Reputation: 359
My Controller looks like this:
public function downloadAction($filename) {
// Adding url to filename
$path = $this->container->getParameter('remotepath').$filename;
// Checking if file exists
$ch = curl_init($path);
curl_setopt($ch, CURLOPT_NOBODY, true);
curl_setopt($ch, CURLOPT_HEADER, true);
curl_exec($ch);
$code = curl_getinfo($ch, CURLINFO_HTTP_CODE);
curl_close($ch);
if ($code == 200) {
// Get the file
$file = file_get_contents($path);
// Generate Response
$response = new Response();
$d = $response->headers->makeDisposition(ResponseHeaderBag::DISPOSITION_ATTACHMENT, $filename);
$response->headers->set('Content-Disposition', $d);
$response->setContent($file);
} else {
$response = new Response();
$response->setContent('File not found. ('.$filename.')');
$response->headers->set('Content-Type', 'text/html');
$response->setStatusCode(404);
}
return $response;
}
What I am trying to accomplish is to get a remote file (image, pdf, ...) and force a download for this file. But for some reason Symfony is always putting out the header and the file contents as plain text (-> gibberish) in the browser.
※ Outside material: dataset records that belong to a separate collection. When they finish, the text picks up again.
--- config.mk ---
export PLATFORM = sky130hd
export DESIGN_NAME = nibble_byte_asm
export DESIGN_NICKNAME = d
export VERILOG_FILES = /design/src/rtl/nibble_byte_asm.sv
export SDC_FILE = /design/constraint.sdc
export NUM_CORES = 1
export LEC_CHECK = 0
export ABC_AREA = 0
export CAP_MARGIN = 20
export CORE_ASPECT_RATIO = 0.9
export CORE_MARGIN = 5
export CORE_UTILIZATION = 30
export DETAILED_ROUTE_END_ITERATION = 10
export GPL_ROUTABILITY_DRIVEN = 0
export PLACE_DENSITY = 0.51
export SKIP_LAST_GASP = 1
export SLEW_MARGIN = 30
export SYNTH_ARGS = -nofsm -noshare
export SYNTH_HDL_FRONTEND = slang
export SYNTH_SLANG_ARGS = --single-unit
--- constraint.sdc ---
create_clock -name clk -period 2.24 [get_ports clk]
set_clock_uncertainty 0.1 [all_clocks]
set_input_delay 0.336 -clock clk [delete_from_list [all_inputs] [get_ports clk]]
set_output_delay 0.336 -clock clk [all_outputs]
set_load 0.02 [all_outputs]
--- src/rtl/nibble_byte_asm.sv ---
// Reassembles a low-nibble-first stream into bytes behind an OUT_DEPTH-entry output FIFO, counting delivered bytes.
// Optional NIB_ASM_PARITY_EN adds byte_par, the even parity of the head byte, stored per FIFO entry.
module nibble_byte_asm #(
    parameter int OUT_DEPTH = 2,
    parameter int CNT_W     = 32
) (
    input  logic             clk,
    input  logic             rst,
    input  logic             nib_valid,
    output logic             nib_ready,
    input  logic [3:0]       nib_data,
    input  logic             nib_last,
    output logic             byte_valid,
    input  logic             byte_ready,
    output logic [7:0]       byte_data,
    output logic             byte_pad,
`ifdef NIB_ASM_PARITY_EN
    output logic             byte_par,
`endif
    output logic [CNT_W-1:0] byte_cnt
);
    localparam int PTR_W = $clog2(OUT_DEPTH);
`ifdef NIB_ASM_PARITY_EN
    localparam int ENT_W = 10;
`else
    localparam int ENT_W = 9;
`endif
    localparam logic [PTR_W-1:0] PTR_ONE = 1;
    localparam logic [PTR_W:0]   OCC_ONE = 1;
    localparam logic [PTR_W:0]   OCC_MAX = OUT_DEPTH[PTR_W:0];
    localparam logic [CNT_W-1:0] CNT_ONE = 1;

    typedef enum logic {LO, HI} state_t;

    state_t           state_q, state_d;
    logic [3:0]       lo_q, lo_d;
    logic [ENT_W-1:0] mem_q [OUT_DEPTH];
    logic [ENT_W-1:0] mem_d [OUT_DEPTH];
    logic [PTR_W-1:0] wr_ptr_q, wr_ptr_d, rd_ptr_q, rd_ptr_d;
    logic [PTR_W:0]   occ_q, occ_d;
    logic [CNT_W-1:0] cnt_q, cnt_d;

    logic             full, accept, push, pop;
    logic [8:0]       push_ent;
    logic [ENT_W-1:0] head;

    // Full blocks the push even when a pop happens in the same cycle.
    assign full      = (occ_q == OCC_MAX);
    assign nib_ready = !full;
    assign accept    = nib_valid && !full;
    assign byte_valid = (occ_q != '0);
    assign pop       = byte_valid && byte_ready;

    assign head      = mem_q[rd_ptr_q];
    assign byte_data = head[7:0];
    assign byte_pad  = head[8];
`ifdef NIB_ASM_PARITY_EN
    assign byte_par  = head[9];
`endif
    assign byte_cnt  = cnt_q;

    always_comb begin
        state_d  = state_q;
        lo_d     = lo_q;
        push     = 1'b0;
        push_ent = 9'h000;
        if (accept) begin
            if (state_q == LO) begin
                if (nib_last) begin
                    push     = 1'b1;
                    push_ent = {1'b1, 4'h0, nib_data};
                end else begin
                    lo_d    = nib_data;
                    state_d = HI;
                end
            end else begin
                push     = 1'b1;
                push_ent = {1'b0, nib_data, lo_q};
                state_d  = LO;
            end
        end
    end

    always_comb begin
        mem_d    = mem_q;
        wr_ptr_d = wr_ptr_q;
        rd_ptr_d = rd_ptr_q;
        occ_d    = occ_q;
        cnt_d    = cnt_q;
        if (push) begin
`ifdef NIB_ASM_PARITY_EN
            mem_d[wr_ptr_q] = {^push_ent[7:0], push_ent};
`else
            mem_d[wr_ptr_q] = push_ent;
`endif
            wr_ptr_d = wr_ptr_q + PTR_ONE;
        end
        if (pop) begin
            rd_ptr_d = rd_ptr_q + PTR_ONE;
            cnt_d    = cnt_q + CNT_ONE;
        end
        if (push && !pop) begin
            occ_d = occ_q + OCC_ONE;
        end else if (!push && pop) begin
            occ_d = occ_q - OCC_ONE;
        end
    end

    always_ff @(posedge clk or posedge rst) begin
        if (rst) begin
            state_q  <= LO;
            lo_q     <= 4'h0;
            wr_ptr_q <= '0;
            rd_ptr_q <= '0;
            occ_q    <= '0;
            cnt_q    <= '0;
            for (int i = 0; i < OUT_DEPTH; i++) begin
                mem_q[i] <= '0;
            end
        end else begin
            state_q  <= state_d;
            lo_q     <= lo_d;
            wr_ptr_q <= wr_ptr_d;
            rd_ptr_q <= rd_ptr_d;
            occ_q    <= occ_d;
            cnt_q    <= cnt_d;
            mem_q    <= mem_d;
        end
    end
endmodule
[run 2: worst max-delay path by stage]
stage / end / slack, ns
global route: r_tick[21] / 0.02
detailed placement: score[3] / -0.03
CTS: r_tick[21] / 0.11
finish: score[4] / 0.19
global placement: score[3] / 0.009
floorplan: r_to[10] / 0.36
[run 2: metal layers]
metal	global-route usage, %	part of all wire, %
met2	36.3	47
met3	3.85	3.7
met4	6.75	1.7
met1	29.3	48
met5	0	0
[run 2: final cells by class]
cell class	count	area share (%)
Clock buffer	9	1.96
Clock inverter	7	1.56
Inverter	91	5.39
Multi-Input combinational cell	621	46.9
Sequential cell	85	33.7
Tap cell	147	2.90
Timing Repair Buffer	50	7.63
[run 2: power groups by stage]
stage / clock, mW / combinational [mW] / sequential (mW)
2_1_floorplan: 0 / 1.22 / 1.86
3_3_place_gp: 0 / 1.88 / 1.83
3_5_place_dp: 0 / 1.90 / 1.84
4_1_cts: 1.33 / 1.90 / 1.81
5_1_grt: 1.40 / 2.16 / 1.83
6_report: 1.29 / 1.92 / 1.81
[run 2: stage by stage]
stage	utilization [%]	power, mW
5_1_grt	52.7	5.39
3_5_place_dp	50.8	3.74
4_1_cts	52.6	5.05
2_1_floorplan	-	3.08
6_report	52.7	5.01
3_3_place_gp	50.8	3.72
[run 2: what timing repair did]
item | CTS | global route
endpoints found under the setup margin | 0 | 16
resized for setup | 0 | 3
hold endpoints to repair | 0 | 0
I can't find the reason why!
Edit: I altered the code so, that I only create an empty Response() and return it for the controller. On calling the downloadAction with a filename I get the header contents written into the browser window. So I checked the headers with Firebug and it seems like Symfony responds with normal headers and prints the headers I set to the content. Any suggestions on what I am doing wrong?
Upvotes: 1
Views: 2684
Reputation: 17181
This can be done with RedirectResponse by doing the following in your controller method.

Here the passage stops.